According to Steve Sinofsky, Microsoft's President of Windows and Windows Live, typing with the Touch Cover is "twice as efficient as typing on glass." He further claimed during the tablet's unveiling that each press of a button "measures touch faster than any keyboard you can use today."
Windows 8 is a radical departure from any previous Windows-branded operating system. The new Windows will still work on your traditional PC, but it has been designed specifically to work just as well with contemporary user interfaces, namely touchscreens. Windows 8 also looks poised to fit in with the company's recently unveiled polygadget SmartGlass software.
The new operating system takes many cues from the innovative (if unfashionably late) Windows 7 OS, with its big, touchable, live tiles. Visuals from yesterday's event did hint at a Windows 8 Store that will presumably allow users to download apps, but no further details were given.
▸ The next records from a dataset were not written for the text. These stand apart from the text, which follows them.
File: src/rtl/if_stage_if.sv
// Fetch-stage bus: hazard/redirect controls in, ROM port, IF/ID register and status out.
// The slave modport is the fetch stage; the master modport is its environment (ID, hazard unit, ROM).
interface if_stage_if #(
    parameter int ROM_AW = 10
);
    logic              stall;
    logic              flush;
    logic [1:0]        npc_sel;
    logic              br_taken;
    logic [31:0]       jr_target;
    logic [ROM_AW-1:0] rom_addr;
    logic [31:0]       rom_data;
    logic [31:0]       pc_f;
    logic [31:0]       instr_d;
    logic [31:0]       pc_d;
    logic [31:0]       pc4_d;
    logic              valid_d;
    logic              fetch_err;
    logic [31:0]       fetch_cnt;

    modport master (
        output stall, flush, npc_sel, br_taken, jr_target, rom_data,
        input  rom_addr, pc_f, instr_d, pc_d, pc4_d, valid_d, fetch_err, fetch_cnt
    );

    modport slave (
        input  stall, flush, npc_sel, br_taken, jr_target, rom_data,
        output rom_addr, pc_f, instr_d, pc_d, pc4_d, valid_d, fetch_err, fetch_cnt
    );
endinterface

File: src/rtl/if_stage.sv
// Instruction-fetch stage: PC register, next-PC mux driven by ID-stage decisions,
// combinational ROM addressing and the IF/ID pipeline register.
module if_stage #(
    parameter logic [31:0] PC_RESET = 32'h0000_3000,
    parameter int          ROM_AW   = 10
) (
    input logic       clk,
    input logic       reset,
    if_stage_if.slave bus
);
    logic [31:0] r_pc;
    logic [31:0] r_instr_d;
    logic [31:0] r_pc_d;
    logic [31:0] r_pc4_d;
    logic        r_valid_d;
    logic [31:0] r_fetch_cnt;

    logic [31:0] w_pc_off;
    logic [31:0] w_pc4;
    logic [31:0] w_br_off;
    logic [31:0] w_npc;
    logic        w_fetch_err;

    assign w_pc_off = r_pc - PC_RESET;
    assign w_pc4    = r_pc + 32'd4;
    assign w_br_off = {{14{r_instr_d[15]}}, r_instr_d[15:0], 2'b00};

    // The instruction space is word-aligned at PC_RESET and does not wrap past 2^32,
    // so an offset below 4*2^ROM_AW with clear low bits is exactly "aligned and in range".
    assign w_fetch_err = (w_pc_off[1:0] != 2'b00) || (w_pc_off[31:ROM_AW+2] != '0);

    always_comb begin
        w_npc = w_pc4;
        case (bus.npc_sel)
            2'b01:   w_npc = bus.br_taken ? (r_pc4_d + w_br_off) : w_pc4;
            2'b10:   w_npc = {r_pc4_d[31:28], r_instr_d[25:0], 2'b00};
            2'b11:   w_npc = bus.jr_target;
            default: w_npc = w_pc4;
        endcase
    end

    always_ff @(posedge clk or negedge reset) begin
        if (!reset) begin
            r_pc        <= PC_RESET;
            r_instr_d   <= '0;
            r_pc_d      <= PC_RESET;
            r_pc4_d     <= PC_RESET + 32'd4;
            r_valid_d   <= 1'b0;
            r_fetch_cnt <= '0;
        end else begin
            if (!bus.stall) begin
                r_pc <= w_npc;
            end

            if (bus.flush) begin
                r_instr_d <= '0;
                r_valid_d <= 1'b0;
                if (!bus.stall) begin
                    r_pc_d  <= r_pc;
                    r_pc4_d <= w_pc4;
                end
            end else if (!bus.stall) begin
                r_pc_d  <= r_pc;
                r_pc4_d <= w_pc4;
                if (!w_fetch_err) begin
                    r_instr_d   <= bus.rom_data;
                    r_valid_d   <= 1'b1;
                    r_fetch_cnt <= r_fetch_cnt + 32'd1;
                end else begin
                    r_instr_d <= '0;
                    r_valid_d <= 1'b0;
                end
            end
        end
    end

    assign bus.rom_addr  = w_pc_off[ROM_AW+1:2];
    assign bus.pc_f      = r_pc;
    assign bus.instr_d   = r_instr_d;
    assign bus.pc_d      = r_pc_d;
    assign bus.pc4_d     = r_pc4_d;
    assign bus.valid_d   = r_valid_d;
    assign bus.fetch_err = w_fetch_err;
    assign bus.fetch_cnt = r_fetch_cnt;
endmodule

File: src/flat_wrapper.sv
// flat-port wrapper written by rule: the top's interface ports become plain ports
module if_stage_flat 
#(
    parameter logic [31:0] PC_RESET = 32'h0000_3000,
    parameter int          ROM_AW   = 10
)
  (clk, reset, bus_stall, bus_flush, bus_npc_sel, bus_br_taken, bus_jr_target, bus_rom_data, bus_rom_addr, bus_pc_f, bus_instr_d, bus_pc_d, bus_pc4_d, bus_valid_d, bus_fetch_err, bus_fetch_cnt);
  if_stage_if #(.ROM_AW(ROM_AW)) bus_i ();
  input logic clk;
  input logic reset;
  input wire logic [$bits(bus_i.stall)-1:0] bus_stall;
  input wire logic [$bits(bus_i.flush)-1:0] bus_flush;
  input wire logic [$bits(bus_i.npc_sel)-1:0] bus_npc_sel;
  input wire logic [$bits(bus_i.br_taken)-1:0] bus_br_taken;
  input wire logic [$bits(bus_i.jr_target)-1:0] bus_jr_target;
  input wire logic [$bits(bus_i.rom_data)-1:0] bus_rom_data;
  output wire logic [$bits(bus_i.rom_addr)-1:0] bus_rom_addr;
  output wire logic [$bits(bus_i.pc_f)-1:0] bus_pc_f;
  output wire logic [$bits(bus_i.instr_d)-1:0] bus_instr_d;
  output wire logic [$bits(bus_i.pc_d)-1:0] bus_pc_d;
  output wire logic [$bits(bus_i.pc4_d)-1:0] bus_pc4_d;
  output wire logic [$bits(bus_i.valid_d)-1:0] bus_valid_d;
  output wire logic [$bits(bus_i.fetch_err)-1:0] bus_fetch_err;
  output wire logic [$bits(bus_i.fetch_cnt)-1:0] bus_fetch_cnt;
  assign bus_i.stall = bus_stall;
  assign bus_i.flush = bus_flush;
  assign bus_i.npc_sel = bus_npc_sel;
  assign bus_i.br_taken = bus_br_taken;
  assign bus_i.jr_target = bus_jr_target;
  assign bus_i.rom_data = bus_rom_data;
  assign bus_rom_addr = bus_i.rom_addr;
  assign bus_pc_f = bus_i.pc_f;
  assign bus_instr_d = bus_i.instr_d;
  assign bus_pc_d = bus_i.pc_d;
  assign bus_pc4_d = bus_i.pc4_d;
  assign bus_valid_d = bus_i.valid_d;
  assign bus_fetch_err = bus_i.fetch_err;
  assign bus_fetch_cnt = bus_i.fetch_cnt;
  if_stage #(.PC_RESET(PC_RESET), .ROM_AW(ROM_AW)) u_core (.clk(clk), .reset(reset), .bus(bus_i));
endmodule
File: config.mk
export PLATFORM = sky130hd
export DESIGN_NAME = if_stage_flat
export DESIGN_NICKNAME = d
export VERILOG_FILES = /design/src/rtl/if_stage_if.sv /design/src/rtl/if_stage.sv /design/src/flat_wrapper.sv
export SDC_FILE = /design/constraint.sdc
export NUM_CORES = 1
export LEC_CHECK = 0
export ABC_AREA = 1
export ABC_CLOCK_PERIOD_IN_PS = 3100
export CORE_ASPECT_RATIO = 0.7
export CORE_MARGIN = 3
export CORE_UTILIZATION = 52
export DETAILED_ROUTE_END_ITERATION = 8
export GPL_TIMING_DRIVEN = 0
export PLACE_DENSITY_LB_ADDON = 0.25
export SLEW_MARGIN = 5
export SYNTH_ARGS = -nofsm -noshare
export SYNTH_HDL_FRONTEND = slang
export SYNTH_SLANG_ARGS = --single-unit
File: constraint.sdc
create_clock -name clk -period 3.1 [get_ports clk]
set_clock_uncertainty 0.15 [all_clocks]
set_input_delay 0.62 -clock clk [delete_from_list [all_inputs] [get_ports clk]]
set_output_delay 0.62 -clock clk [all_outputs]
set_load 0.05 [all_outputs]
Word-level counts from Yosys, hierarchy flattened:

Cells that the tools add are included.

* input port bits: 71
* register bits: 161
* logic and storage cells: 29

* equality and inequality tests: 4
* reductions and logical operators: 4
* add/subtract/negate cells: 4
* muxes and demuxes: 8
* bitwise operators: 3

Operator list (count)
* 2-to-1 mux 32 bit: 4
* case mux 32 bit (3 select lines): 1
* adder 32 x 1 -> 32 bit (second input constant): 1
* adder 32 x 3 -> 32 bit (second input constant): 1
* adder 32 bit: 1
* subtractor 32 x 14 -> 32 bit (second input constant): 1
* nonzero test 20 bit: 1
* == test 2 bit (second input constant): 2
* 2-to-1 mux 1 bit: 3
* inverter 1 bit: 3
* AND reduction 3 bit: 1
* == test 2 x 1 -> 1 bit (second input constant): 1
* inequality test 2 x 1 -> 1 bit (second input constant): 1
* nonzero test 2 bit: 1
* logical OR 1 bit: 1

Longest topological paths before layout:

* word-level depth: 6
* mapped depth: 16
* depth with buffers taken out: 16

Worst setup path before layout:

OpenSTA, ideal clock, no wires.

* path kind: reg-to-output
* start: register u_core.r_pc[20] (netlist: u_core.bus.pc_f[20])
* end: output bus_fetch_err
* arrival: 1.888 ns
* path buffers: 1
* slack: 0.442 ns
* stages on the path, launching flop included: 12
* path through: dfrtp_1 -> buf_6 -> nor2_4 -> nand2_1 -> nor2_1 -> nand2_1 -> nand2_1 -> nand2_1 -> nor2_2 -> nand3_2 -> nor2_4 -> inv_1

* longest elaborated chain between the ends: 3

RTL lines
* from (decl): line if_stage.sv:11 `logic [31:0] r_pc;`
* from (signal assigned): line if_stage.sv:52 `r_pc <= w_npc;`
* subtractor 32 x 14 -> 32 bit: line if_stage.sv:24 `assign w_pc_off = r_pc - PC_RESET;`
* nonzero test 20 bit: line if_stage.sv:30 `assign w_fetch_err = (w_pc_off[1:0] != 2'b00) || (w_pc_off[31:ROM_AW+2] != '0);`
* logical OR 1 bit: line if_stage.sv:30
* to (decl): line flat_wrapper.sv:23 `output wire logic [$bits(bus_i.fetch_err)-1:0] bus_fetch_err;`

Every way passes these cells.

Final worst setup path:

* start: input bus_npc_sel[0]
* end: register u_core.r_pc[29] (netlist: u_core.bus.pc_f[29])

* longest elaborated chain between the ends: 2

RTL lines
* from (decl): line flat_wrapper.sv:13 `input wire logic [$bits(bus_i.npc_sel)-1:0] bus_npc_sel;`
* == test 2 bit or == test 2 x 1 -> 1 bit (tied branches): line if_stage.sv:34 `case (bus.npc_sel)`
* case mux 32 bit (3 select lines) *: line if_stage.sv:34

Every way passes the cells marked *; elsewhere a longest branch is shown, timed or not.
A chain may end at the register's enable or synchronous reset.

==> impl_results.md <==
- Status: finished, final reports clean
- Remaining antenna violation count after routing: 0
- Clk Latency, worst-skew pair: 0.44 ns
- Final cell count without fillers: 2,139
- Fin. max-slew vios: 0
- Pin count of the biggest net entering global routing: 96
- Area of the multi-input gates: between 5000 and 6000 sq um
- HPWL Detailed: 34,000 um
- CTS tree: yes
- Pre-antenna DRT Iters: 6
- Synth Cell Area: 10,800 sq um
- Count of boundary I/O pins: around 240
- Highest ir drop seen on vdd: 0.417 mV
- Setup TNS: 0 ns
- Simple-Gate Fraction of Synth Area: 0.346
- Top fanout value on the critical path: 10
- Design Power: around 7.3 mW
- Mapped Avg Cell Area: around 6.8 sq um
- Global-route wire length before repair: between 60,000 and 70,000 um
- Maximum buffer depth of the clock tree: 2
- Worst-Margin Slew: a little over 1 ns
- Commonest non-fill, non-tap cells in the layout: sky130_fd_sc_hd__nand2_1 (512), sky130_fd_sc_hd__clkdlybuf4s50_1 (239), sky130_fd_sc_hd__inv_1 (218)
- Number of failing hold endpoints at the final stage: 0
- Number of placed instances, taps included: 2,099
- Starting Density: 0.536
- Antenna violations before repair: 0
- Sum of routed wire length over all layers: approximately 43,000 um
- H-tree levels: 4
- Total number of placement rows: 43
- Nature of the critical path startpoint: input pin
- Area of the die: between 20,000 and 25,000 sq um
- Leakage power: 6.68 nW
- Maximum clock frequency: ~330 MHz
- Overall die height: 126 um
- Fraction of final layout cells sized beyond drive strength 1: 0.0685
- Minimum period implied by the final worst setup slack: about 3.0 ns
- Main combinational cell family by area after synthesis: simple AND/OR/NAND/NOR gates
- Post-synthesis sequential area ratio: 0.371
- Antenna Cells: 0
- Number of setup violations in the final report: 0
- CTS Sinks: ~160
- Worst path cell trace: clkdlybuf4s50_1 -> inv_1 -> nor2_1 -> nand2_1 -> inv_1 -> clkbuf_1 -> nand3_1 -> nand3_1 -> nand2_1 -> inv_1
- Placeable core region: 20,100 sq um
- Worst R2R Setup Slack: approximately 0.2 ns
- Most repeated library cell on the critical path: sky130_fd_sc_hd__inv_1
- Routability cong.: 1.05
- Endpoint kind of the worst setup timing path: flip-flop
- Distinct cell type count of the synthesized netlist: 44
- Required time of the critical path: ~3.3 ns
- Number of global-route vias before repair: roughly 11,000
- Multiplexer share of the synthesized area: 0
- Area contributors post-synth: sky130_fd_sc_hd__dfrtp_1 (35%), sky130_fd_sc_hd__nand2_1 (18%), sky130_fd_sc_hd__inv_1 (7.7%), sky130_fd_sc_hd__o21ai_0 (5.5%), sky130_fd_sc_hd__nand3_1 (4.9%)
- Area post-placement: approximately 14,000 sq um
- Max_cap viols: 0
- Layout overhead on the synthesized area: 32.8%
- Arithmetic-cell share of the synthesized area counting full adders, half adders and majority gates: 0.0379
- Slew headroom: 0.327
- Flops & latches, synth: between 150 and 200
- Cells after synthesis: ~1,600
- Setup Crit Path Kind: in2reg
- Largest incremental delay on the critical path: 0.70 ns
- Crit path max-delay cell type: sky130_fd_sc_hd__clkbuf_1
- Wirelength per Cell: between 20 and 25 um
- Overall track demand over capacity in global routing: 0.379
- Period utilisation layout: 0.983
- Clock transition at the register clock pins on the worst setup and hold paths after CTS: 0.07 ns
- Arrival time reported for the critical path endpoint: approximately 3.3 ns
- Xor-xnor portion of the synthesized cell area: 0.0204
- Clock tree root buffer cell: sky130_fd_sc_hd__clkbuf_16
- DRC violations left: 0
- Vias after detailed routing: roughly 12,000
- Path class of the lowest-slack min-delay path: reg2reg
- Remaining global-route overflow: 0
- Vias per inst: ~5.7
- Synthesis Warnings: 0
- Reg area: ~4000 sq um
- Share of the synthesized area in compound gates (AO/OA/AOI/OAI): 0.116
- Detailed router's first-iteration violation count: roughly 1,600
- Width of the die: approximately 180 um
- Fill cell instance count of the final layout: ~1,700
- Total non-filler cell area in the finished layout: 14,300 sq um
- Portion of synthesized cell area occupied by the leading cell type: 0.354
- Final layout net count: about 2,000
- IO Port Bufs: around 240
- Most common cell after layout, fill and taps aside: sky130_fd_sc_hd__nand2_1
- Area leader, netlist: sky130_fd_sc_hd__dfrtp_1
- TritonCTS Buffers: 17
- Total power per unit cell area: around 510 nW/um^2
- Post-Synthesis Net Count: around 1,700
metrics by stage:
stage / util / worst slack (ns) / hold WS, ns
2_1_floorplan: - / 0.442 / 0.174
3_3_place_gp: 0.673 / -5.48 / 0.314
3_5_place_dp: 0.674 / -0.342 / 0.322
4_1_cts: 0.705 / 0.000532 / 0.344
5_1_grt: 0.711 / -0.0174 / 0.359
6_report: 0.711 / 0.0521 / 0.344
flip-flops by register name, summed over array words and instances (netlist names):
name,flops
u_core.bus.fetch_cnt,32
u_core.bus.instr_d,32
u_core.bus.pc4_d,30
u_core.bus.pc_d,32
u_core.bus.pc_f,32
u_core.bus.valid_d,1
worst max-delay path, delay by kind of cell:
family,cells,cell delay (ns)
buffers and inverters,5,1.58
AND/OR/NAND/NOR,5,1.06
kinds of logic after synthesis:
group | after synthesis
xor+xnor | 25
flops | 159
simple gates | 865
compound gates | 224
buf+inv | 282
fa+ha+maj | 32
area by class of cell:
type                       count  share of cell area
multi-input combinational   1146               0.397
sequential                   159               0.280
timing repair buffer         250               0.175
inverter                     223              0.0586
clock buffer                  17              0.0298
buffer                        59              0.0237
tap                          270              0.0237
clock inverter                15              0.0116
path summary, 6_finish.rpt:
path,from,end,cells past startpoint
max reg2reg,u_core.bus.pc4_d[2],u_core.bus.pc_f[16],15
max in group asynchronous,reset,u_core.bus.instr_d[15],3
min reg2reg,u_core.bus.pc_d[20],u_core.bus.pc_d[20],2
max,bus_npc_sel[0],u_core.bus.pc_f[29],10
min in group asynchronous,reset,u_core.bus.pc4_d[21],2
min,u_core.bus.pc_d[20],u_core.bus.pc_d[20],2
power breakdown:
group / total (mW) / internal [mW] / switching, mW
clock network: 2.15 / 1.08 / 1.06
logic: 2.62 / 0.833 / 1.78
registers: 2.57 / 2.28 / 0.290
total: 7.34 / 4.20 / 3.14
what timing repair did:
| item | CTS | global route |
|---|---|---|
| endpoints found under the setup margin | 1 | 13 |
| resized for setup | 9 | 36 |
| pin swaps | 1 | 6 |
| hold buffers | 1 | 0 |
| buffers inserted | 1 | 6 |
| hold endpoints to repair | 1 | 0 |
synthesized netlist by cell type, drive strengths merged:
cell,instances
a21boi,1
xor2,22
buf,30
ha,31
a221oi,1
or2,2
o2111ai,2
a22oi,3
dfstp,7
nand4,45
nor3,27
clkinv,1
o21bai,4
o22ai,3
dfrtp,152
clkbuf,29
inv,222
o21a,20
xnor2,3
nor4,7
nor2,139
o32ai,2
a31oi,1
o211ai,3
a21oi,45
fa,1
nand3,109
nand3b,13
nor3b,3
o211a,1
a22o,4
nand2,516
and2,4
o21ai,134
metal layers:
metal	share of wire	global-route usage	vias to the layer above
met1	0.42	0.569	5667
met2	0.41	0.525	825
li1	-	-	5620
met4	0.026	0.104	0
met5	0	0	-
met3	0.14	0.120	88
Note: power is estimated with default switching activity, not from simulation.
"It was always clear that what our software could do, would require us to push hardware, sometimes where our partners hadn't envisioned," Microsoft CEO Steve Ballmer stated during yesterday's event. "Much like Windows 1 needed the mouse, we wanted to give Windows 8 its own hardware."
The Surface RT will come in 32GB and 64GB incarnations and will be powered by ARM chips. It will also likely feature a tailored version of the Windows 8 OS, to maximize its ARM CPU. Ballmer added that the Surface RT will be "priced to competitive rates with ARM tablets," so we'll guesstimate that this could perhaps place it in the $500-ish iPad range. The RT will weigh around 1.5 lbs. and come equipped with microSD, USB 2.0, Micro HD Video, and 2x2 MIMO antennae.
The Surface Pro version will be slightly beefier (a little under 2 lbs.) and come in 64GB and 128GB flavors. The Pro will be powered by a hefty Intel Core i5 quad-core CPU, which Michael Angiulo, Microsoft's Corporate Vice President, says will "rival that of the best ultrabooks that have ever been announced." That's a pretty sweeping, self-assured statement. The Pro is also slated to be equipped with microSDXC, USB 3.0, Mini DisplayPort Video, and 2x2 MIMO antennae. And perhaps more notably, the Pro will boast an attached stylus that can input "digital ink" at 600 dpi, with little lag, which Microsoft claims is akin to writing on paper. (We'll see about that one.) The Pro is also expected to be competitively priced with other ultrabooks on the market, so we anticipate around $1,000.
A lot about the Microsoft Surface remains a mystery: There's no official word on its exact price or availability (the RT is expected to be released with Windows 8 sometime in the fall; the Pro is set to be released three months later). However, if Microsoft can release Surface at a comparative price and the features work as well as the company claims they do, the Surface may be, if not a game changer, then at least a major player in the tablet and/or ultrabook market.
Microsoft has spent much of the past decade playing catch up, and has encountered mixed results. The company boasts notable successes (the Xbox competing with the PlayStation; Kinect vs. the Wii), but Microsoft has also had several misfires. (Remember the Zune?) While there's a lot to look forward to with Surface, time will tell how this next chapter will unfold.